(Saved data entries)
------------------------------------------------------------

## src/inc/fcec_pkg.sv

```systemverilog
// Package with offsets, field positions, reset values and states of the flash config block.
package fcec_pkg;
  // Register indexes; the Wishbone byte address is four times the index.
  localparam logic [3:0] FCEC_CFG_IDX = 4'h4;
  localparam logic [3:0] FCEC_ERR_IDX = 4'h5;
  localparam logic [3:0] FCEC_STAT_IDX = 4'h6;
  // Field positions in flash_config.
  localparam int FCEC_CMD_DONE_IRQ_EN_BIT = 7;
  localparam int FCEC_ERSA_BIT = 5;
  localparam int FCEC_IGN_BIT = 4;
  localparam int FCEC_WAIT_LO = 2;
  localparam int FCEC_FDF_BIT = 1;
  localparam int FCEC_FSF_BIT = 0;
  // Field positions in flash_error_config and the status register.
  localparam int FCEC_SFIE_BIT = 0;
  localparam int FCEC_ACK_BIT = 0;
  localparam int FCEC_BUSY_BIT = 1;
  // Values after reset and wait codes.
  localparam logic [1:0] FCEC_WAIT_MAX = 2'h0;
  localparam logic [1:0] FCEC_WAIT_OFF = 2'h3;
  localparam logic [1:0] FCEC_WAIT_RST = FCEC_WAIT_MAX;
  localparam logic [7:0] FCEC_ZERO_BYTE = 8'h00;
  localparam int FCEC_MAX_WAIT_CYC = 1;
  // Operation codes handed to the memory controller.
  localparam logic [1:0] FCEC_OP_ERASE = 2'h0;
  localparam logic [1:0] FCEC_OP_VERIFY = 2'h1;
  localparam logic [1:0] FCEC_OP_PROG = 2'h2;
  // Erase-all sequencer states.
  typedef enum logic [4:0] {
    FCEC_IDLE = 5'h01,
    FCEC_ERASE = 5'h02,
    FCEC_VERIFY = 5'h04,
    FCEC_PROG = 5'h08,
    FCEC_UNSEC = 5'h10
  } fcec_state_t;
endpackage

```

## src/core/fcec_top.sv

```systemverilog
// Flash configuration and error configuration registers with read timing and erase-all logic.
`timescale 1ns/1ps
module fcec_top #(
  parameter int MAX_WAIT = fcec_pkg::FCEC_MAX_WAIT_CYC // Wait cycles at maximum setting.
) (
  input wire logic clk_i, // 125 MHz bus clock.
  input wire logic rst_i, // Synchronous reset, active high.
  input wire logic wb_cyc_i, // Wishbone cycle.
  input wire logic wb_stb_i, // Wishbone strobe.
  input wire logic wb_we_i, // Wishbone write enable.
  input wire logic [7:0] wb_adr_i, // Wishbone byte address.
  input wire logic [3:0] wb_sel_i, // Wishbone byte selects.
  input wire logic [31:0] wb_dat_i, // Wishbone write data.
  output logic [31:0] wb_dat_o, // Wishbone read data.
  output logic wb_ack_o, // Wishbone acknowledge.
  input wire logic cmd_done_flag_i, // Command-done flag from status register.
  input wire logic single_fault_flag_i, // Single-fault flag from error status.
  input wire logic erase_all_pin_i, // Chip-level erase-all request pin.
  input wire logic rd_req_i, // Array read request pulse.
  input wire logic ecc_single_i, // Real single-bit fault of current read.
  input wire logic ecc_double_i, // Real double-bit fault of current read.
  input wire logic seq_done_i, // Memory controller finished an operation.
  output logic rd_done_o, // Array read data valid pulse.
  output logic set_single_fault_o, // Set pulse for the single-fault flag.
  output logic set_double_fault_o, // Set pulse for the double-fault flag.
  output logic cmd_done_irq_o, // Command-done interrupt request.
  output logic single_fault_irq_o, // Single-fault interrupt request.
  output logic wait_switch_ack_o, // Wait-state switch acknowledge.
  output logic [1:0] seq_op_o, // Operation code for memory controller.
  output logic seq_go_o, // Start pulse for memory controller.
  output logic security_unsec_o, // Pulse: set security state unsecured.
  output logic seq_busy_o // Erase-all sequence in progress.
);
  import fcec_pkg::*;

  // Register state.
  logic cmd_done_irq_en;
  logic ignore_single_fault;
  logic [1:0] read_wait_cfg;
  logic force_double_fault;
  logic force_single_fault;
  logic single_fault_irq_en;
  logic erase_all_request;
  logic wait_switch_ack;
  logic [1:0] eff_wait;
  logic wait_pend;
  fcec_state_t state;
  fcec_state_t next_state;

  // Two flip-flops guard the asynchronous erase-all pin.
  logic ersa_meta;
  logic ersa_sync;
  always_ff @(posedge clk_i) begin
    if (rst_i) begin
      ersa_meta <= 1'b0;
      ersa_sync <= 1'b0;
    end else begin
      ersa_meta <= erase_all_pin_i;
      ersa_sync <= ersa_meta;
    end
  end

  // Bus decode; a write lands on the edge at which ack is sampled.
  wire bus_req = wb_cyc_i & wb_stb_i;
  wire [3:0] reg_idx = wb_adr_i[5:2];
  wire adr_hi_ok = (wb_adr_i[7:6] == 2'h0) & (wb_adr_i[1:0] == 2'h0);
  wire hit_cfg = adr_hi_ok & (reg_idx == FCEC_CFG_IDX);
  wire hit_err = adr_hi_ok & (reg_idx == FCEC_ERR_IDX);
  wire hit_stat = adr_hi_ok & (reg_idx == FCEC_STAT_IDX);
  wire wr_en = bus_req & wb_ack_o & wb_we_i & wb_sel_i[0];
  wire wr_cfg = wr_en & hit_cfg;
  wire wr_err = wr_en & hit_err;
  // Wait field writes during a running command are dropped; the other fields still land.
  wire wr_wait = wr_cfg & cmd_done_flag_i;
  // Write fields are picked out once, so the registers and their checks share one source.
  wire [1:0] wait_wr_field = wb_dat_i[FCEC_WAIT_LO +: 2];
  wire sfie_wr_bit = wb_dat_i[FCEC_SFIE_BIT];

  // Read mux; unused bits and unmapped addresses read zero.
  wire [7:0] cfg_rd = {cmd_done_irq_en, 1'b0, erase_all_request,
                       ignore_single_fault, read_wait_cfg,
                       force_double_fault, force_single_fault};
  wire [7:0] err_rd = {7'h00, single_fault_irq_en};
  wire [7:0] stat_rd = {6'h00, seq_busy_o, wait_switch_ack};
  wire [7:0] rd_byte = hit_cfg ? cfg_rd :
                       hit_err ? err_rd :
                       hit_stat ? stat_rd : FCEC_ZERO_BYTE;

  // Ack is given one cycle after the request and dropped the next cycle.
  always_ff @(posedge clk_i) begin
    if (rst_i) begin
      wb_ack_o <= 1'b0;
      wb_dat_o <= 32'h0000_0000;
    end else begin
      wb_ack_o <= bus_req & ~wb_ack_o;
      wb_dat_o <= {24'h00_0000, rd_byte};
    end
  end

  // Configuration fields; forcing bits change only by software writes.
  always_ff @(posedge clk_i) begin
    if (rst_i) begin
      cmd_done_irq_en <= 1'b0;
      ignore_single_fault <= 1'b0;
      read_wait_cfg <= FCEC_WAIT_RST;
      force_double_fault <= 1'b0;
      force_single_fault <= 1'b0;
      single_fault_irq_en <= 1'b0;
    end else begin
      if (wr_cfg) begin
        cmd_done_irq_en <= wb_dat_i[FCEC_CMD_DONE_IRQ_EN_BIT];
        ignore_single_fault <= wb_dat_i[FCEC_IGN_BIT];
        force_double_fault <= wb_dat_i[FCEC_FDF_BIT];
        force_single_fault <= wb_dat_i[FCEC_FSF_BIT];
      end
      if (wr_wait) begin
        read_wait_cfg <= wait_wr_field;
      end
      if (wr_err) begin
        single_fault_irq_en <= sfie_wr_bit;
      end
    end
  end

  // Array read timing: one base cycle plus the effective wait count.
  logic rd_busy;
  logic [7:0] rd_cnt;
  wire wait_off = (eff_wait == FCEC_WAIT_OFF);
  // Reserved codes fall through to the maximum count.
  wire [7:0] wait_cyc = wait_off ? 8'h00 : 8'(MAX_WAIT);
  wire rd_start = rd_req_i & ~rd_busy;
  wire rd_last = rd_busy & (rd_cnt == 8'h00);
  always_ff @(posedge clk_i) begin
    if (rst_i) begin
      rd_busy <= 1'b0;
      rd_cnt <= 8'h00;
    end else if (rd_start) begin
      rd_busy <= 1'b1;
      rd_cnt <= wait_cyc;
    end else if (rd_last) begin
      rd_busy <= 1'b0;
    end else if (rd_busy) begin
      rd_cnt <= rd_cnt - 8'h01;
    end
  end

  // Fault reporting on read completion, forced or real.
  wire sf_hit = (ecc_single_i | force_single_fault) & ~ignore_single_fault;
  wire df_hit = ecc_double_i | force_double_fault;
  always_ff @(posedge clk_i) begin
    if (rst_i) begin
      rd_done_o <= 1'b0;
      set_single_fault_o <= 1'b0;
      set_double_fault_o <= 1'b0;
    end else begin
      rd_done_o <= rd_last;
      set_single_fault_o <= rd_last & sf_hit;
      set_double_fault_o <= rd_last & df_hit;
    end
  end

  // The new wait code takes effect only between reads, so a read in flight
  // never sees its timing change under it.
  always_ff @(posedge clk_i) begin
    if (rst_i) begin
      eff_wait <= FCEC_WAIT_RST;
      wait_pend <= 1'b0;
      wait_switch_ack <= 1'b1;
    end else if (wr_wait) begin
      wait_pend <= 1'b1;
      wait_switch_ack <= 1'b0;
    end else if (wait_pend & ~rd_busy & ~rd_req_i) begin
      eff_wait <= read_wait_cfg;
      wait_pend <= 1'b0;
      wait_switch_ack <= 1'b1;
    end
  end
  assign wait_switch_ack_o = wait_switch_ack;

  // Interrupt requests are plain flag-and-enable terms.
  assign cmd_done_irq_o = cmd_done_flag_i & cmd_done_irq_en;
  assign single_fault_irq_o = single_fault_flag_i & single_fault_irq_en;

  // Erase-all sequencer; it only starts while no command runs.
  wire ersa_start = (state == FCEC_IDLE) & ersa_sync & cmd_done_flag_i;
  always_comb begin
    next_state = state;
    unique case (state)
      FCEC_IDLE: begin
        if (ersa_start) begin
          next_state = FCEC_ERASE;
        end
      end
      FCEC_ERASE: begin
        if (seq_done_i) begin
          next_state = FCEC_VERIFY;
        end
      end
      FCEC_VERIFY: begin
        if (seq_done_i) begin
          next_state = FCEC_PROG;
        end
      end
      FCEC_PROG: begin
        if (seq_done_i) begin
          next_state = FCEC_UNSEC;
        end
      end
      FCEC_UNSEC: begin
        next_state = FCEC_IDLE;
      end
      default: begin
        next_state = FCEC_IDLE;
      end
    endcase
  end

  // Sequencer registers and the handshake to the memory controller.
  wire step = seq_done_i & (state != FCEC_IDLE) & (state != FCEC_UNSEC);
  always_ff @(posedge clk_i) begin
    if (rst_i) begin
      state <= FCEC_IDLE;
      erase_all_request <= 1'b0;
      seq_go_o <= 1'b0;
      seq_op_o <= FCEC_OP_ERASE;
      security_unsec_o <= 1'b0;
    end else begin
      state <= next_state;
      seq_go_o <= ersa_start | (step & (state != FCEC_PROG));
      security_unsec_o <= (state == FCEC_UNSEC);
      if (ersa_start) begin
        erase_all_request <= 1'b1;
        seq_op_o <= FCEC_OP_ERASE;
      end else if (state == FCEC_UNSEC) begin
        erase_all_request <= 1'b0;
      end
      if (step & (state == FCEC_ERASE)) begin
        seq_op_o <= FCEC_OP_VERIFY;
      end else if (step & (state == FCEC_VERIFY)) begin
        seq_op_o <= FCEC_OP_PROG;
      end
    end
  end
  assign seq_busy_o = erase_all_request;
endmodule

```

## config.mk

```make
export PLATFORM = sky130hd
export DESIGN_NAME = fcec_top
export DESIGN_NICKNAME = d
export VERILOG_FILES = /design/src/inc/fcec_pkg.sv /design/src/core/fcec_top.sv
export SDC_FILE = /design/constraint.sdc
export NUM_CORES = 1
export LEC_CHECK = 0
export BUFFER_PORTS_ARGS = -buffer_cell sky130_fd_sc_hd__buf_4
export CAP_MARGIN = 20
export CORE_UTILIZATION = 49
export CTS_BUF_LIST = sky130_fd_sc_hd__clkbuf_16
export CTS_CLUSTER_DIAMETER = 80
export DETAILED_ROUTE_END_ITERATION = 7
export HOLD_SLACK_MARGIN = 0.02
export PLACE_DENSITY = 0.85
export SLEW_MARGIN = 25
export SYNTH_ARGS = -nofsm -noshare
export SYNTH_HDL_FRONTEND = slang
export SYNTH_SLANG_ARGS = --single-unit
export TNS_END_PERCENT = 20
```

## constraint.sdc

```tcl
create_clock -name clk_i -period 6.9 [get_ports clk_i]
set_input_delay 1.725 -clock clk_i [delete_from_list [all_inputs] [get_ports clk_i]]
set_output_delay 1.725 -clock clk_i [all_outputs]
set_load 0.01 [all_outputs]
```

Word level (Yosys, flattened, before mapping)

Cells that the tools add are included.

Add/sub/neg operators: 1
Equal/unequal tests: 17
Multiplexer cells: 23
Bitwise operators: 36
Reduce and logical (&&, ||, !) cells: 14

Operators with widths:

| cell                | count |
|---|---|
| $mux 8              | 4 |
| $and 1x1->1         | 28 |
| $mux 5              | 4 |
| $pmux 5 s4          | 1 |
| $eq 4x3->1 const B  | 3 |
| $mux 1              | 10 |
| $ne 2x2->1 const B  | 5 |
| $reduce_bool 2->1   | 5 |
| $logic_not 8->1     | 1 |
| $mux 2              | 4 |
| $sub 8x1->8 const B | 1 |
| $eq 5x1->1 const B  | 1 |
| $eq 5x2->1 const B  | 1 |
| $eq 5x3->1 const B  | 1 |
| $eq 5x4->1 const B  | 1 |
| $eq 5x5->1 const B  | 1 |
| $ne 5x1->1 const B  | 1 |
| $ne 5x4->1 const B  | 1 |
| $ne 5x5->1 const B  | 1 |
| $not 1->1           | 5 |
| $logic_not 2->1     | 2 |
| $reduce_and 2->1    | 2 |
| $reduce_and 4->1    | 1 |
| $or 1x1->1          | 3 |
| 4 further kinds     | 4 |

Flip-flop bits (word level): 68
Bits of input ports: 56
Output and inout bits: 44
Word-level logic and storage cells: 117

Depth between registers and ports, before layout

Depth in word-level cells: 8
Depth in mapped cells: 6
Depth with buffers taken out: 6

Worst setup path before layout

OpenSTA, ideal clock, no wires.

Path kind: input port to output port
From: in cmd_done_flag_i
To: out cmd_done_irq_o
Arrival time: 1.890 ns
Data required time: 5.175 ns
Setup slack: 3.285 ns
Stages on the path: 1
Buffers on the path: 0
Cells stage by stage: and2_1

Cells in the longest elaborated chain, start to end: 1

Ends and longest elaborated chain:

| element            | RTL line        | source |
|---|---|---|
| start: declaration | fcec_top.sv:16  | `input wire logic cmd_done_flag_i,` |
| $and 1x1->1        | fcec_top.sv:181 | `assign cmd_done_irq_o = cmd_done_flag_i & cmd_done_irq_en;` |
| end: declaration   | fcec_top.sv:26  | `output logic cmd_done_irq_o,` |

No other way between the ends.

Worst setup path after layout

Same ends and word-level chain as after synthesis.

==> metrics <==
Worst EP arrival=2.14 ns; total power=0.000569 W; Worst EP required=5.18 ns; CTS max path bufs=2; Routed Antenna Nets=0; top-area cell type share of the netlist area=43.3%; Cell variety after synth=41; CP Max Fanout=3; fmax=0.259 GHz; Hold WC Path Type=reg -> reg; largest net degree at the start of global routing=30; FP Rows=22; asr flop ratio synth=0%; die span in x=65.7 um; Final Setup Violations=0; vias in the first global route=1515; vias per inst=5.21; PD cells=238 nW/um^2; die height=65.7 um; Clk pin slew, worst setup/hold paths=0.06 ns; syn avg cell area=8.60 um^2; total grt overflow=0; Commonest cells post-synth=dfxtp_1, buf_4, nor2_1, nand2_1; Vias=1671; Worst Setup Start Kind=input port; number of buffers created by CTS=5; Final GP Congestion=0.847; WS Path Type=in -> out; status=finished clean; Synth area leaders=dfxtp_1, buf_4, mux2i_1, nor2_1, nand2_1; register area share after synthesis=43.3%; minimum clock period=3.86 ns; antenna cells=0; 1st-iter DRT viols=106; Synth Flop Type=dfxtp_1; Cell Count, Final, Fillers Out=321; die area=4310 um^2; final net count=329; CTS H-tree lvls=2; Placeable Area=3770 um^2; First-pass DRT Iterations=4; clock net sink count=43; # Post-CTS Setup Buffers=0; WL final=3860 um; CTS root buf=clkbuf_16; Hold Vio Cnt, Final=0; RSZ-0062 raised after global routing=no; CP endpoint kind=primary output; CTS tree=built; period utilisation layout=56.0%; post-DP HPWL=2870 um; Yosys reg bits=43; synthesized area=1990 um^2; Pins Over Slew Limit=0; detailed-route DRC error count=0; worst-skew pair later-pin latency=0.28 ns; io pins=100; worst vdd ir=0.124 mV; Worst slew margin=51.1%; Syn-to-layout area delta=20.2%; Post-synth EDFFs=0; Final TNS setup=0 ns; first-pass GRT wire length=6420 um; GRT Resource Usage Total=19.5%; count leader, synth=dfxtp_1; layout cells sized above 1=21.2%; worst clock skew=0.00641 ns; post-cts resize count=0; LEAKAGE=1.06 nW; Synth Warn #=0; Synth area leader=dfxtp_1; port buffer count=45; per-cell routed wire length=12.0 um; Cells after Synth=231; initial antenna violation count=0; Worst Max-Slew Pin Slew=0.727 ns; Starting Density=52.7%; Max Cap Violations=0; placed cell count=313; hold_buf cts=0
==> per-layer routing <==
metal  share of wire [%]  global-route usage, %
met3                 5.2                   5.90
met4                 3.2                   9.78
met5                   0                      0
met2                  49                   32.4
met1                  43                   22.3
==> per-stage QoR <==
step	instance area [um^2]	hold WS [ns]	setup slack, ns	util, %
after floorplan	2080	0.413	3.29	-
after global placement	2250	0.425	3.04	59.7
after detailed placement	2250	0.430	3.04	59.7
after CTS	2390	0.451	3.04	63.3
after global routing	2390	0.453	3.03	63.3
final	2390	0.444	3.04	63.3
==> report_power, final <==
group | switching [W] | total [W] | internal (W) | leakage (nW)
clock | 0.0000863 | 0.000217 | 0.000130 | 0.0762
sequential | 0.00000994 | 0.000269 | 0.000259 | 0.349
combinational | 0.0000475 | 0.0000832 | 0.0000357 | 0.630
==> cells in the final DEF, fill, tap and decap left out, drive strengths merged, types with 2 or more instances in the layout <==
master	instances
nor3b	2
and2	7
or4	7
buf	45
nor2b	7
o22ai	2
mux2i	9
or4b	2
nor2	24
o21ai	10
nand4	2
nor3	7
or3b	2
dfxtp	43
inv	10
or2	2
a21oi	10
nand2	18
or3	4
conb	25
xor2	2
o31ai	7
nor4	4
nand3	4
clkbuf	5
==> flip-flops by register name, indices dropped and copies added, names as in the netlist, 2 cells and up <==
register / cells
wb_dat_o: 7
eff_wait: 2
read_wait_cfg: 2
rd_cnt: 8
state: 5
seq_op_o: 2
==> cells by family after synthesis <==
group / share of synthesized area, %
compound gates: 12.0
xor+xnor: 0.882
fa+ha+maj: 0.630
buf+inv: 12.8
flops: 43.3
mux: 4.53
other cells: 0.189
simple gates: 25.6
==> worst paths after layout <==
| check | from | endpoint | slack [ns] | cells after the start |
|---|---|---|---|---|
| worst max-delay path | cmd_done_flag_i | cmd_done_irq_o | 3.04 | 3 |
| worst min-delay path | ignore_single_fault | set_single_fault_o | 0.44 | 1 |
| worst max register to register | rd_cnt[0] | rd_cnt[0] | 4.71 | 6 |
| worst min register to register | ignore_single_fault | set_single_fault_o | 0.44 | 1 |
==> worst max-delay path, cell delays in order <==
cell and delay [ns]:
buf_4 0.13, and2_1 0.15, buf_4 0.13
==> layout make-up <==
cell class,count,area [um^2]
fillers,315,1380
repair buffers,45,338
clock buffers,5,125
multi-input cells,169,961
inverters,8,30.0
well taps,48,60.1
flip-flops and latches,43,861
clock inverters,3,12.5
No activity file was read; power rests on OpenSTA's default activity.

------------------------------------------------------------

#### YOUR INSTRUCTIONS
Check each line of the data above for the word "before" and state how many lines contain it, with no other text.

#### REPLY
3